Last weekend I was spending time with the ladies in our small group and as we went through our needs and struggles I commented that we had a lot of appointments for Johnny that week. I was taking him to see genetics, audiology, and he had a well check. When they asked me what my prayers were for these appointments, I laughed because I had thought about it a lot. I told them that a year ago, six months ago, I would have asked for clear results and answers, but God had worked so much on my heart that while I would like answers, I don't need them. I asked them to pray for clear traffic, ease in finding the office, and that Johnny was well behaved. We all laughed, but I really think it has become a true turning point for me. For over a year I have been telling God that I was submitting myself to Him, that I was ready for His work to be done, but that wasn't completely true. I wanted to be equal partners with God, I wanted to be on His level and to know where I was going within His plan. But that isn't my right. It has been important for me to learn that not only do I need to tell Him I am willing, but I also need to completely give this over to Him. Again, I think this is normal for humans to do, we always want to know more, but my desire to know where the journey was headed was becoming a hindrance.

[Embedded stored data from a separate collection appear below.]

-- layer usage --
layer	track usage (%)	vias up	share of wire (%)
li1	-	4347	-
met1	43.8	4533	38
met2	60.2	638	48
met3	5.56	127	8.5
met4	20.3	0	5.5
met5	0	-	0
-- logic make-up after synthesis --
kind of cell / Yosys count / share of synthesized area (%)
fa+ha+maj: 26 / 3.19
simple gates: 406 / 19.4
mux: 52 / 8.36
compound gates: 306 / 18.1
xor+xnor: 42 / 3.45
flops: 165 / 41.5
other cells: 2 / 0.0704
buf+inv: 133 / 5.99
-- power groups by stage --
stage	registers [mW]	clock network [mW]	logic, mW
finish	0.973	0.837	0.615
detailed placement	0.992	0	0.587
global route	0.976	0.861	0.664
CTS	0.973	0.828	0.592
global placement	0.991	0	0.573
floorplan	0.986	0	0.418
$ cat src/tlmc_pkg.sv
// Package: shared types and constants for the touch lamp mode controller.
`timescale 1ns / 1ps

package tlmc_pkg;

    localparam int unsigned SENSE_W = 16;
    localparam int unsigned CFG_W   = 16;
    localparam int unsigned CFG_IDX_W = 2;

    typedef enum logic [CFG_IDX_W-1:0] {
        REG_ON_LEVEL        = 2'd0,
        REG_OFF_LEVEL       = 2'd1,
        REG_SAMPLE_INTERVAL = 2'd2,
        REG_OFF_HOLD_TIME   = 2'd3
    } t_reg_idx;

    localparam logic [CFG_W-1:0] RST_ON_LEVEL        = 16'd250;
    localparam logic [CFG_W-1:0] RST_OFF_LEVEL       = 16'd60;
    localparam logic [CFG_W-1:0] RST_SAMPLE_INTERVAL = 16'd200;
    localparam logic [CFG_W-1:0] RST_OFF_HOLD_TIME   = 16'd3000;

    typedef enum logic [1:0] {
        MODE_RELEASED = 2'd0,
        MODE_TOUCH    = 2'd1,
        MODE_OFF      = 2'd2
    } t_mode;

    typedef enum logic [1:0] {
        EDGE_NONE = 2'd0,
        EDGE_RISE = 2'd1,
        EDGE_FALL = 2'd2
    } t_edge;

    localparam logic [1:0] EFFECT_WARM = 2'd3;
    localparam logic [15:0] TIMER_MAX  = 16'hFFFF;

    typedef struct packed {
        logic [CFG_W-1:0] on_level;
        logic [CFG_W-1:0] off_level;
        logic [CFG_W-1:0] sample_interval;
        logic [CFG_W-1:0] off_hold_time;
    } t_cfg;

    // Packed from the lowest bit: edge_event, lamp_mode, effect_index,
    // effect_changed, went_dark.
    typedef struct packed {
        logic       went_dark;
        logic       effect_changed;
        logic [1:0] effect_index;
        logic [1:0] lamp_mode;
        logic [1:0] edge_event;
    } t_result;

endpackage

$ cat src/touch_lamp_mode_controller_unit.sv
// Top level: touch lamp mode controller with tick processing and output buffer.
`timescale 1ns / 1ps

// Takes one sensor tick per clock cycle while s_axis_tready is high and returns
// one result transaction per tick. All state (sample timer, level history,
// mode, effect, hold timer) is updated in the cycle a tick is accepted; the
// result is registered into an output register. A second skid register behind
// it lets one more tick in while downstream stalls, so s_axis_tready drops only
// when both hold results. Configuration writes take effect on the next cycle.

module touch_lamp_mode_controller_unit #(
    parameter int unsigned HISTORY_LEN = 4
) (
    input  logic                            i_clk,
    input  logic                            i_rst_n,
    input  logic                            i_cfg_we,
    input  logic [tlmc_pkg::CFG_IDX_W-1:0]  i_cfg_index,
    input  logic [tlmc_pkg::CFG_W-1:0]      i_cfg_wdata,
    input  logic                            s_axis_tvalid,
    output logic                            s_axis_tready,
    input  logic [15:0]                     s_axis_tdata,  // [15:0] sense
    output logic                            m_axis_tvalid,
    input  logic                            m_axis_tready,
    // [1:0] edge_event, [3:2] lamp_mode, [5:4] effect_index,
    // [6] effect_changed, [7] went_dark
    output logic [7:0]                      m_axis_tdata
);

    localparam int unsigned RISE_LEN = HISTORY_LEN - HISTORY_LEN / 2;
    localparam logic [HISTORY_LEN-1:0] HIST_MASK = {HISTORY_LEN{1'b1}};
    localparam logic [HISTORY_LEN-1:0] RISE_PAT  = HIST_MASK >> (HISTORY_LEN - RISE_LEN);
    localparam logic [HISTORY_LEN-1:0] FALL_PAT  = HIST_MASK ^ RISE_PAT;

    tlmc_pkg::t_cfg w_cfg;

    tlmc_cfg_regs u_cfg_regs (
        .i_clk       (i_clk),
        .i_rst_n     (i_rst_n),
        .i_cfg_we    (i_cfg_we),
        .i_cfg_index (i_cfg_index),
        .i_cfg_wdata (i_cfg_wdata),
        .o_cfg       (w_cfg)
    );

    logic [15:0]            r_sample_timer, n_sample_timer;
    logic [HISTORY_LEN-1:0] r_hist, n_hist;
    tlmc_pkg::t_mode        r_mode, n_mode;
    logic [1:0]             r_effect, n_effect;
    logic [15:0]            r_hold, n_hold;

    tlmc_pkg::t_result r_out, r_skid, n_result;
    logic              r_out_valid, r_skid_valid;

    logic        w_accept, w_pop;
    logic [15:0] w_elapsed;
    logic        w_lvl;
    tlmc_pkg::t_edge w_edge;
    logic        w_changed, w_dark;

    assign s_axis_tready = !r_skid_valid;
    assign w_accept      = s_axis_tvalid && s_axis_tready;
    assign w_pop         = r_out_valid && m_axis_tready;

    always_comb begin
        w_elapsed = (r_sample_timer == tlmc_pkg::TIMER_MAX) ? tlmc_pkg::TIMER_MAX
                                                             : r_sample_timer + 16'd1;
        n_hist = r_hist;
        w_edge = tlmc_pkg::EDGE_NONE;
        w_lvl  = r_hist[0];
        if (s_axis_tdata > w_cfg.on_level) begin
            w_lvl = 1'b1;
        end else if (s_axis_tdata < w_cfg.off_level) begin
            w_lvl = 1'b0;
        end
        if (w_elapsed >= w_cfg.sample_interval) begin
            n_sample_timer = '0;
            n_hist = {r_hist[HISTORY_LEN-2:0], w_lvl};
            if (n_hist == RISE_PAT) begin
                w_edge = tlmc_pkg::EDGE_RISE;
            end else if (n_hist == FALL_PAT) begin
                w_edge = tlmc_pkg::EDGE_FALL;
            end
        end else begin
            n_sample_timer = w_elapsed;
        end

        n_hold    = (r_hold == tlmc_pkg::TIMER_MAX) ? r_hold : r_hold + 16'd1;
        n_mode    = r_mode;
        n_effect  = r_effect;
        w_changed = 1'b0;
        w_dark    = 1'b0;
        case (w_edge)
            tlmc_pkg::EDGE_RISE: begin
                n_effect  = (r_mode == tlmc_pkg::MODE_OFF) ? tlmc_pkg::EFFECT_WARM
                                                           : r_effect + 2'd1;
                w_changed = 1'b1;
                n_mode    = tlmc_pkg::MODE_TOUCH;
                n_hold    = '0;
            end
            tlmc_pkg::EDGE_FALL: begin
                if (r_mode != tlmc_pkg::MODE_OFF) begin
                    n_mode = tlmc_pkg::MODE_RELEASED;
                end
            end
            default: ;
        endcase
        if (n_mode == tlmc_pkg::MODE_TOUCH && n_hold > w_cfg.off_hold_time) begin
            n_mode = tlmc_pkg::MODE_OFF;
            w_dark = 1'b1;
        end

        n_result.edge_event     = w_edge;
        n_result.lamp_mode      = n_mode;
        n_result.effect_index   = n_effect;
        n_result.effect_changed = w_changed;
        n_result.went_dark      = w_dark;
    end

    always_ff @(posedge i_clk) begin
        if (!i_rst_n) begin
            r_sample_timer <= '0;
            r_hist         <= '0;
            r_mode         <= tlmc_pkg::MODE_RELEASED;
            r_effect       <= tlmc_pkg::EFFECT_WARM;
            r_hold         <= '0;
        end else if (w_accept) begin
            r_sample_timer <= n_sample_timer;
            r_hist         <= n_hist;
            r_mode         <= n_mode;
            r_effect       <= n_effect;
            r_hold         <= n_hold;
        end
    end

    always_ff @(posedge i_clk) begin
        if (!i_rst_n) begin
            r_out_valid  <= 1'b0;
            r_skid_valid <= 1'b0;
        end else if (r_skid_valid) begin
            if (w_pop) begin
                r_out_valid  <= 1'b1;
                r_skid_valid <= 1'b0;
            end
        end else if (w_accept) begin
            if (!r_out_valid || w_pop) begin
                r_out_valid <= 1'b1;
            end else begin
                r_skid_valid <= 1'b1;
            end
        end else if (w_pop) begin
            r_out_valid <= 1'b0;
        end
    end

    always_ff @(posedge i_clk) begin
        if (r_skid_valid) begin
            if (w_pop) begin
                r_out <= r_skid;
            end
        end else if (w_accept) begin
            if (!r_out_valid || w_pop) begin
                r_out <= n_result;
            end else begin
                r_skid <= n_result;
            end
        end
    end

    assign m_axis_tvalid = r_out_valid;
    assign m_axis_tdata  = r_out;

    a_skid_implies_out: assert property (@(posedge i_clk) disable iff (!i_rst_n)
        r_skid_valid |-> r_out_valid)
        else $error("skid holds a result while output register is empty");

    a_dark_is_off: assert property (@(posedge i_clk) disable iff (!i_rst_n)
        (m_axis_tvalid && m_axis_tdata[7]) |->
            (m_axis_tdata[3:2] == tlmc_pkg::MODE_OFF))
        else $error("went_dark without lamp off");

    a_change_on_rise: assert property (@(posedge i_clk) disable iff (!i_rst_n)
        (m_axis_tvalid && m_axis_tdata[6]) |->
            (m_axis_tdata[1:0] == tlmc_pkg::EDGE_RISE &&
             m_axis_tdata[3:2] == tlmc_pkg::MODE_TOUCH))
        else $error("effect change without rising edge into touched mode");

    a_mode_legal: assert property (@(posedge i_clk) disable iff (!i_rst_n)
        (w_accept && r_mode == tlmc_pkg::MODE_OFF && w_edge == tlmc_pkg::EDGE_RISE) |=>
            (r_effect == tlmc_pkg::EFFECT_WARM))
        else $error("rising edge from off did not select warm default");

endmodule
==> src/design/swem_pkg.sv <==
// Shared constants and field widths for the sliding-window event meter.
package swem_pkg;

    // Field widths of the item, result and configuration beats.
    localparam int FUNC_W      = 2;
    localparam int TS_W        = 48;
    localparam int AMT_W       = 32;
    localparam int TOT_W       = 64;
    localparam int BKT_REG_W   = 5;
    localparam int CFG_IDX_W   = 1;
    localparam int CFG_DATA_W  = 48;

    // Step counter of the bit-serial divider.
    localparam int DIV_CNT_W   = $clog2(TS_W);

    // Operation codes carried in func.
    localparam logic [FUNC_W-1:0] FUNC_ADD     = 2'd0;
    localparam logic [FUNC_W-1:0] FUNC_ADVANCE = 2'd1;
    localparam logic [FUNC_W-1:0] FUNC_CLEAR   = 2'd2;
    localparam logic [FUNC_W-1:0] FUNC_NONE    = 2'd3;

    // Configuration register indexes.
    localparam logic [CFG_IDX_W-1:0] CFG_WINDOW_LENGTH  = 1'd0;
    localparam logic [CFG_IDX_W-1:0] CFG_BUCKETS_IN_USE = 1'd1;

    // Reset values of the configuration registers.
    localparam logic [TS_W-1:0]      WINDOW_RESET  = 48'd1000;
    localparam logic [BKT_REG_W-1:0] BUCKETS_RESET = 5'd16;

endpackage

==> src/design/swem_item_if.sv <==
// Valid/ready channel that carries one meter item per beat.
interface swem_item_if import swem_pkg::*; ();
    logic              valid;
    logic              ready;
    logic [FUNC_W-1:0] func;
    logic [TS_W-1:0]   timestamp;
    logic [AMT_W-1:0]  amount;

    modport source (output valid, output func, output timestamp, output amount, input ready);
    modport sink   (input valid, input func, input timestamp, input amount, output ready);
endinterface

==> src/design/swem_result_if.sv <==
// Valid/ready channel that carries one window total per beat.
interface swem_result_if import swem_pkg::*; ();
    logic             valid;
    logic             ready;
    logic [TOT_W-1:0] window_total;

    modport source (output valid, output window_total, input ready);
    modport sink   (input valid, input window_total, output ready);
endinterface

==> src/design/sliding_window_event_meter_core.sv <==
// Sliding-window event meter: a ring of buckets that counts events over a time window.
//
// One item is worked on at a time. An add runs one bit-serial divider, one
// quotient bit a cycle, twice (window / buckets, then timestamp / bucket width,
// with the bucket index and epoch start falling out of the same pass), and then
// the bucket memory is walked through its single read port, one bucket a cycle,
// expiring, updating and summing. An advance or a query with an unknown code
// skips the divider and only walks the buckets; a clear goes straight to the
// done step. The next item is taken as soon as the total has been placed in the
// output register. Writing either configuration register empties all buckets
// at once.
module sliding_window_event_meter_core import swem_pkg::*; #(
    parameter int MAX_BUCKETS = 16
) (
    input  logic                  clk,
    input  logic                  rst_n,
    swem_item_if.sink             item,
    swem_result_if.source         result,
    input  logic                  cfg_we,
    input  logic [CFG_IDX_W-1:0]  cfg_index,
    input  logic [CFG_DATA_W-1:0] cfg_data
);

    // Width of a bucket number (0..MAX_BUCKETS) and of a bucket index.
    localparam int NW = $clog2(MAX_BUCKETS + 1);
    localparam int IW = (MAX_BUCKETS > 1) ? $clog2(MAX_BUCKETS) : 1;
    localparam int CW = (NW > BKT_REG_W) ? NW : BKT_REG_W;

    typedef enum logic [4:0] {
        S_IDLE  = 5'b00001,
        S_DIV_W = 5'b00010,
        S_DIV_E = 5'b00100,
        S_WALK  = 5'b01000,
        S_DONE  = 5'b10000
    } state_t;

    state_t                 state_reg, state_next;

    // Configuration registers.
    logic [TS_W-1:0]        window_reg;
    logic [BKT_REG_W-1:0]   buckets_reg;

    // Item held for the whole sequence.
    logic [FUNC_W-1:0]      func_reg;
    logic [TS_W-1:0]        now_reg;
    logic [AMT_W-1:0]       amount_reg;
    logic [TS_W-1:0]        win_reg;
    logic [NW-1:0]          n_reg;

    // Divider state and its results.
    logic [TS_W-1:0]        div_rem_reg, div_rem_next;
    logic [TS_W-1:0]        div_quo_reg, div_quo_next;
    logic [NW-1:0]          div_mod_reg, div_mod_next;
    logic [DIV_CNT_W-1:0]   div_cnt_reg;
    logic [TS_W-1:0]        width_reg;
    logic [TS_W-1:0]        start_q_reg;
    logic [IW-1:0]          hit_idx_reg;

    // Bucket store: memory plus one valid bit per entry.
    logic [TS_W-1:0]        bucket_start_mem [MAX_BUCKETS];
    logic [TOT_W-1:0]       bucket_count_mem [MAX_BUCKETS];
    logic [MAX_BUCKETS-1:0] bucket_vld_reg;

    // Walk pipeline.
    logic [NW-1:0]          rd_ptr_reg;
    logic                   p1_vld_reg;
    logic [IW-1:0]          p1_idx_reg;
    logic [TS_W-1:0]        start_rd_reg;
    logic [TOT_W-1:0]       count_rd_reg;
    logic                   vld_rd_reg;
    logic                   p2_vld_reg;
    logic [TOT_W-1:0]       p2_cnt_reg;
    logic [TOT_W-1:0]       total_reg;

    // Output register.
    logic                   out_vld_reg;
    logic [TOT_W-1:0]       out_total_reg;

    logic                   accept;
    logic                   out_load;
    logic [CW-1:0]          bk_ext;
    logic [CW-1:0]          n_clamp;
    logic [NW-1:0]          n_eff;
    logic [TS_W-1:0]        win_eff;
    logic [TS_W-1:0]        divisor;
    logic [TS_W:0]          shifted;
    logic                   ge;
    logic [NW:0]            mod_shift;
    logic                   div_last;
    logic                   rd_en;
    logic                   walk_done;
    logic                   wr_en;
    logic [TS_W-1:0]        start_v;
    logic [TOT_W-1:0]       count_v;
    logic [TS_W:0]          expire_at;
    logic                   expired;
    logic                   hit;
    logic [TS_W-1:0]        new_start;
    logic [TOT_W-1:0]       new_count;
    logic                   clear_all;

    assign accept      = item.valid && item.ready;
    assign item.ready  = (state_reg == S_IDLE);
    assign result.valid        = out_vld_reg;
    assign result.window_total = out_total_reg;
    assign out_load    = (state_reg == S_DONE) && (!out_vld_reg || result.ready);

    // Effective window and bucket count from the configuration registers.
    always_comb
    begin
        bk_ext  = CW'(buckets_reg);
        n_clamp = bk_ext;
        if (bk_ext == '0)
        begin
            n_clamp = CW'(1);
        end
        else if (bk_ext > CW'(MAX_BUCKETS))
        begin
            n_clamp = CW'(MAX_BUCKETS);
        end
        n_eff   = NW'(n_clamp);
        win_eff = (window_reg == '0) ? TS_W'(1) : window_reg;
    end

    // Shared divider step: one quotient bit, plus the quotient modulo the bucket count.
    always_comb
    begin
        divisor      = (state_reg == S_DIV_W) ? TS_W'(n_reg) : width_reg;
        shifted      = {div_rem_reg, div_quo_reg[TS_W-1]};
        ge           = (shifted >= {1'b0, divisor});
        div_rem_next = ge ? TS_W'(shifted - {1'b0, divisor}) : shifted[TS_W-1:0];
        div_quo_next = {div_quo_reg[TS_W-2:0], ge};
        mod_shift    = {div_mod_reg, ge};
        div_mod_next = (mod_shift >= {1'b0, n_reg}) ? NW'(mod_shift - {1'b0, n_reg})
                                                    : mod_shift[NW-1:0];
        div_last     = (div_cnt_reg == DIV_CNT_W'(TS_W - 1));
    end

    // Bucket update: expire, then restart and add on the hit bucket.
    // Only an add or an advance retires old buckets; a query sums them as they are.
    always_comb
    begin
        start_v   = vld_rd_reg ? start_rd_reg : '0;
        count_v   = vld_rd_reg ? count_rd_reg : '0;
        expire_at = {1'b0, start_v} + {1'b0, win_reg};
        expired   = ((func_reg == FUNC_ADD) || (func_reg == FUNC_ADVANCE)) &&
                    ({1'b0, now_reg} >= expire_at);
        hit       = (func_reg == FUNC_ADD) && (p1_idx_reg == hit_idx_reg);
        if (hit)
        begin
            new_start = start_q_reg;
            new_count = (expired || (start_v != start_q_reg))
                        ? TOT_W'(amount_reg) : count_v + TOT_W'(amount_reg);
        end
        else
        begin
            new_start = expired ? '0 : start_v;
            new_count = expired ? '0 : count_v;
        end
        wr_en = (state_reg == S_WALK) && p1_vld_reg &&
                ((func_reg == FUNC_ADD) || (func_reg == FUNC_ADVANCE));
    end

    assign rd_en     = (state_reg == S_WALK) && (rd_ptr_reg < n_reg);
    assign walk_done = !rd_en && !p1_vld_reg && !p2_vld_reg;
    assign clear_all = cfg_we || (accept && (item.func == FUNC_CLEAR));

    // Sequencer.
    always_comb
    begin
        state_next = state_reg;
        unique case (state_reg)
            S_IDLE:
            begin
                if (accept)
                begin
                    unique case (item.func)
                        FUNC_ADD:   state_next = S_DIV_W;
                        FUNC_CLEAR: state_next = S_DONE;
                        default:    state_next = S_WALK;
                    endcase
                end
            end
            S_DIV_W:
            begin
                if (div_last)
                begin
                    state_next = S_DIV_E;
                end
            end
            S_DIV_E:
            begin
                if (div_last)
                begin
                    state_next = S_WALK;
                end
            end
            S_WALK:
            begin
                if (walk_done)
                begin
                    state_next = S_DONE;
                end
            end
            S_DONE:
            begin
                if (out_load)
                begin
                    state_next = S_IDLE;
                end
            end
            default:
            begin
                state_next = S_IDLE;
            end
        endcase
    end

    // Control registers.
    always_ff @(posedge clk or negedge rst_n)
    begin
        if (!rst_n)
        begin
            state_reg      <= S_IDLE;
            window_reg     <= WINDOW_RESET;
            buckets_reg    <= BUCKETS_RESET;
            bucket_vld_reg <= '0;
            div_cnt_reg    <= '0;
            rd_ptr_reg     <= '0;
            p1_vld_reg     <= 1'b0;
            p2_vld_reg     <= 1'b0;
            out_vld_reg    <= 1'b0;
        end
        else
        begin
            state_reg <= state_next;

            // Configuration writes.
            if (cfg_we)
            begin
                unique case (cfg_index)
                    CFG_WINDOW_LENGTH:  window_reg  <= cfg_data;
                    CFG_BUCKETS_IN_USE: buckets_reg <= cfg_data[BKT_REG_W-1:0];
                    default:            ;
                endcase
            end

            // Valid bits: a clear wins over a write-back.
            if (clear_all)
            begin
                bucket_vld_reg <= '0;
            end
            else if (wr_en)
            begin
                bucket_vld_reg[p1_idx_reg] <= 1'b1;
            end

            // Divider step count.
            if ((state_reg == S_DIV_W) || (state_reg == S_DIV_E))
            begin
                div_cnt_reg <= div_last ? '0 : div_cnt_reg + 1'b1;
            end
            else
            begin
                div_cnt_reg <= '0;
            end

            // Walk pointer and pipeline valids.
            if (state_reg == S_WALK)
            begin
                if (rd_en)
                begin
                    rd_ptr_reg <= rd_ptr_reg + 1'b1;
                end
            end
            else
            begin
                rd_ptr_reg <= '0;
            end
            p1_vld_reg <= rd_en;
            p2_vld_reg <= p1_vld_reg && (state_reg == S_WALK);

            // Output register.
            if (out_load)
            begin
                out_vld_reg <= 1'b1;
            end
            else if (result.ready)
            begin
                out_vld_reg <= 1'b0;
            end
        end
    end

    // Datapath registers.
    always_ff @(posedge clk)
    begin
        if (accept)
        begin
            func_reg   <= item.func;
            now_reg    <= item.timestamp;
            amount_reg <= item.amount;
            win_reg    <= win_eff;
            n_reg      <= n_eff;
            total_reg  <= '0;
            div_quo_reg <= win_eff;
            div_rem_reg <= '0;
            div_mod_reg <= '0;
        end
        else if (state_reg == S_DIV_W)
        begin
            if (div_last)
            begin
                width_reg   <= (div_quo_next == '0) ? TS_W'(1) : div_quo_next;
                div_quo_reg <= now_reg;
                div_rem_reg <= '0;
                div_mod_reg <= '0;
            end
            else
            begin
                div_quo_reg <= div_quo_next;
                div_rem_reg <= div_rem_next;
                div_mod_reg <= div_mod_next;
            end
        end
        else if (state_reg == S_DIV_E)
        begin
            div_quo_reg <= div_quo_next;
            div_rem_reg <= div_rem_next;
            div_mod_reg <= div_mod_next;
            if (div_last)
            begin
                // Epoch start is the timestamp less its remainder by the width.
                start_q_reg <= now_reg - div_rem_next;
                hit_idx_reg <= div_mod_next[IW-1:0];
            end
        end

        // Walk: index of the bucket in flight and the running sum.
        p1_idx_reg <= rd_ptr_reg[IW-1:0];
        vld_rd_reg <= bucket_vld_reg[rd_ptr_reg[IW-1:0]];
        p2_cnt_reg <= new_count;
        if (p2_vld_reg)
        begin
            total_reg <= total_reg + p2_cnt_reg;
        end
        if (out_load)
        begin
            out_total_reg <= total_reg;
        end
    end

    // Bucket memory: one registered read port, one write port.
    always_ff @(posedge clk)
    begin
        if (rd_en)
        begin
            start_rd_reg <= bucket_start_mem[rd_ptr_reg[IW-1:0]];
            count_rd_reg <= bucket_count_mem[rd_ptr_reg[IW-1:0]];
        end
        if (wr_en)
        begin
            bucket_start_mem[p1_idx_reg] <= new_start;
            bucket_count_mem[p1_idx_reg] <= new_count;
        end
    end

`ifndef NO_ASSERTIONS
    // A result beat only appears after the sequencer finished an item.
    assert property (@(posedge clk) disable iff (!rst_n)
        $rose(out_vld_reg) |-> $past(state_reg == S_DONE))
        else $error("result raised outside the done step");

    // A configuration write empties every bucket.
    assert property (@(posedge clk) disable iff (!rst_n)
        cfg_we |=> (bucket_vld_reg == '0))
        else $error("buckets still valid after a configuration write");

    // The walk never runs past the latched bucket count.
    assert property (@(posedge clk) disable iff (!rst_n)
        (state_reg == S_WALK) |-> (rd_ptr_reg <= n_reg))
        else $error("walk pointer beyond bucket count");

    // Only one item is in flight: no item is taken right after another.
    assert property (@(posedge clk) disable iff (!rst_n)
        (item.valid && item.ready) |=> !item.ready)
        else $error("item taken while another is in flight");
`endif

endmodule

In a quite amusing way, the appointment on Monday went really well, we had perfect traffic, it was super easy to get into Texas Children's, and Johnny was a dream baby. Additionally, we got some really good, clear information! How ironic that when I took a step back, I actually got what I wanted. When I realized that I was going to survive without that information, that it wasn't what I needed to raise my son, that it was given to me as a little bonus. And to further reaffirm His point, that His timing is beyond my own, the audiology appointment went well, but we have to see another doctor to figure out some fluid issues Johnny has. Sometimes I will get clear information and sometimes I won't. I suppose a better prayer from here on out may be more along the lines of asking to be given the knowledge that He thinks I need at that time, that the information be presented clearly, and that I am strengthened and supported through any times of uncertainty. And in the meantime, I should continue to praise Him for all the great things He has given us and the way He guides our lives. We are truly blessed.